Dataset records.
↓

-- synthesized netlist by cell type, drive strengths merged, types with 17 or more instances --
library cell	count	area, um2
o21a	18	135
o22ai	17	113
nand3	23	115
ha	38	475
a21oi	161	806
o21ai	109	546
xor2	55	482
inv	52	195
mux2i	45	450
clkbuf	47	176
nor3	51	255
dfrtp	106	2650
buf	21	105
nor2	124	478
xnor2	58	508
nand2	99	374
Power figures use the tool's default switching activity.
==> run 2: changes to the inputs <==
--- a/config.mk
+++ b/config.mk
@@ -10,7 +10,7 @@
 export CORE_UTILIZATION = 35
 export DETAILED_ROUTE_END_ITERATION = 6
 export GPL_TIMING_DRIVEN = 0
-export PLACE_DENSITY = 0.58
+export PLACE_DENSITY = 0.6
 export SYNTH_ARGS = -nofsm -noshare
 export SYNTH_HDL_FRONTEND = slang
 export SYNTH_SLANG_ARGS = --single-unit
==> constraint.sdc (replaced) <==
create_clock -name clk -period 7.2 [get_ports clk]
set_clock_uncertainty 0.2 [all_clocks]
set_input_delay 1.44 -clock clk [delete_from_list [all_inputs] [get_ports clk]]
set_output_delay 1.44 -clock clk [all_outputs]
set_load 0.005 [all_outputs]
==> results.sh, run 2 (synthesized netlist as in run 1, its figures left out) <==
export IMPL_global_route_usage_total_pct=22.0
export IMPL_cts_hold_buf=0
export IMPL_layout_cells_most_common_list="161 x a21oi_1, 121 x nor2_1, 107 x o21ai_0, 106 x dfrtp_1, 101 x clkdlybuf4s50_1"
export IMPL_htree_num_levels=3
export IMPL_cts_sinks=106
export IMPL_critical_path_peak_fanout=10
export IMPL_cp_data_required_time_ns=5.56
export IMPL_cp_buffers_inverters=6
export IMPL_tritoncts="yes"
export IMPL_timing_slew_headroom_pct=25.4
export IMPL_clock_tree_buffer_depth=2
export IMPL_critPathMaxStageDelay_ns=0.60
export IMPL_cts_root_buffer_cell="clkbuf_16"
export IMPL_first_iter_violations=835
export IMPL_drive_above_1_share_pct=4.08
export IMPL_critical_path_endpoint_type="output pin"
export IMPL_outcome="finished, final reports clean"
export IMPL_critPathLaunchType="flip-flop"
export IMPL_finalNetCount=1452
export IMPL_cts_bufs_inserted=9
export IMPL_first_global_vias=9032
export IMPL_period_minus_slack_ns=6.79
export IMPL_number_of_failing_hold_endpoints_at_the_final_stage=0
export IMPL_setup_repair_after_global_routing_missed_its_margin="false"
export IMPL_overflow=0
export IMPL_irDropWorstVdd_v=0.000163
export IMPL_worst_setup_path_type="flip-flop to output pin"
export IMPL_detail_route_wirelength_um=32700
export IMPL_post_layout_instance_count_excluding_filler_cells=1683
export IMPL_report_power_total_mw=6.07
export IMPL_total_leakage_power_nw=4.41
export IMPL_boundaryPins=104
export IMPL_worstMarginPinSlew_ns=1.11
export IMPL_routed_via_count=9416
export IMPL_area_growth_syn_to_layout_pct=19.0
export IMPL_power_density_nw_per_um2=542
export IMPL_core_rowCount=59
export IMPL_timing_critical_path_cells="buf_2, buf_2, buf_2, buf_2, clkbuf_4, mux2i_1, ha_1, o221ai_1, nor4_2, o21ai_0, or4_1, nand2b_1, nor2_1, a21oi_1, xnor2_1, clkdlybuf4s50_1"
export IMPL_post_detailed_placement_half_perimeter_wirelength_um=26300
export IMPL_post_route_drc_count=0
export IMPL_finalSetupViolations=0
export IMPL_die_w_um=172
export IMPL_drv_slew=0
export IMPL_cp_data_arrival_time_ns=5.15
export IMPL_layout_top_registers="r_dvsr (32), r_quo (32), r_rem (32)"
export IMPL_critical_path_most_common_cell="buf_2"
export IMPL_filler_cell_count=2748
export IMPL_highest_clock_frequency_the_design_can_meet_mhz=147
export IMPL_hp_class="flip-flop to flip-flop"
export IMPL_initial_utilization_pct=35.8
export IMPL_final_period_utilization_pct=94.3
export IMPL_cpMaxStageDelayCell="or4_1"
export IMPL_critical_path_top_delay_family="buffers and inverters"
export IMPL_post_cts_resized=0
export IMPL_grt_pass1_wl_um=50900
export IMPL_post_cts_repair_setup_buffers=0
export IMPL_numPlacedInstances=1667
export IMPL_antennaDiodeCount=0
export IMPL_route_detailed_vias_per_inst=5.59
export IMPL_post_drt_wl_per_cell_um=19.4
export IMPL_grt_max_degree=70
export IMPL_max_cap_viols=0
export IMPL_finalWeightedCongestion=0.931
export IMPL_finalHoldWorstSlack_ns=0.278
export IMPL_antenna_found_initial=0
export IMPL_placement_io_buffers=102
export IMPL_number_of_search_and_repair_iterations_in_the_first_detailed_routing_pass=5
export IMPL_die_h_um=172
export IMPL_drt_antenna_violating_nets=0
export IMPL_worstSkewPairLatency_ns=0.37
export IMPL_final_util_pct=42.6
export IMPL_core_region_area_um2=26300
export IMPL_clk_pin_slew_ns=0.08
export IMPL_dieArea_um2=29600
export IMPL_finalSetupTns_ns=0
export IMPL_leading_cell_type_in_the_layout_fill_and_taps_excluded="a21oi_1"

↑

Task to carry out.
Your answer should be the lines above, from the line containing "export IMPL_finalWeightedCongestion=0.931" up to and including the line containing "export IMPL_die_h_um=172", reproduced exactly and with nothing else.

Written answer.
export IMPL_finalWeightedCongestion=0.931
export IMPL_finalHoldWorstSlack_ns=0.278
export IMPL_antenna_found_initial=0
export IMPL_placement_io_buffers=102
export IMPL_number_of_search_and_repair_iterations_in_the_first_detailed_routing_pass=5
export IMPL_die_h_um=172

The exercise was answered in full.